Ab initio modeling and ligand docking of quercetin and the MC-LR transporter protein Oatp1b2/OATP1B3

Trans-membrane proteins (TMPs) play a crucial role in the translocation of organic and inorganic molecules. Unlike other proteins, TMPs are difficult to model structurally because of their location within the amphipathic plasma membrane. In this study, we focused on examining the transport of the cyanotoxin microcystin-LR (MC-LR) through organic ion transporting polypeptides (OATPs) and whether the bioactive phytoconstituent quercetin can function as a barrier to the transportation of MC-LR. To test this hypothesis, we first modeled the transporters OATP1B3 and Oatp1b2 localized in the human and mouse liver, respectively, by ab initio modeling with the Iterative Threading ASSEmbly Refinement server and refined the generated model using the refinement tool of the ModLoop server.

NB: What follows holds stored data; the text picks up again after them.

This is an optimization exercise on Yosys and OpenROAD, whose aim is small area, a short achievable clock period and few clock cycles per item, not a production implementation.
Only simulation tests tie the RTL to the original design; equivalence was not proved.
Power figures rest on the tool's default switching activity, not on a simulated workload.

===== design/flow/config.mk =====
export PLATFORM = sky130hd
export DESIGN_NAME = kth_largest_stream_tracker_unit
export DESIGN_NICKNAME = kth_largest_stream_tracker_unit
export VERILOG_FILES = /design/flow/design.v
export SDC_FILE = /design/flow/constraint.sdc
export NUM_CORES = 4
export LEC_CHECK = 0
export CAP_MARGIN = 20
export CORE_MARGIN = 2
export CORE_UTILIZATION = 40
export PLACE_DENSITY = 0.6
export SLEW_MARGIN = 20

===== design/flow/design.v =====
package kst_pkg;
  localparam int MAX_KEEP_DEF = 64;
  localparam int       ADDR_W         = 3;
  localparam int       KEEP_W         = 7;
  localparam bit [0:0] REG_KEEP_COUNT = 1'b0;
  localparam logic [KEEP_W-1:0] KEEP_RESET = 7'd8;
endpackage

Using different tools and servers, the structural quality of the transmembrane helices was validated and found to be an accurate structure of a TMP. Docking analysis was performed with the ligands MC-LR and quercetin with both OATPs using the PatchDock and FireDock online servers. The results, in the form of the global energy of both docked structures, were based on predictions made earlier. The Oatp1b2 global energy for quercetin was −36.4 ​kcal/mol, compared with the corresponding value at the MC-LR location which was only −5.59 ​kcal/mol. Similarly, in the case of OATP1B3 with quercetin, the global energy was found to be −39.0 ​kcal/mol, whereas with MC-LR it was −15.6 ​kcal/mol. These results clearly show that quercetin competitively inhibits the binding of MC-LR to its respective targets.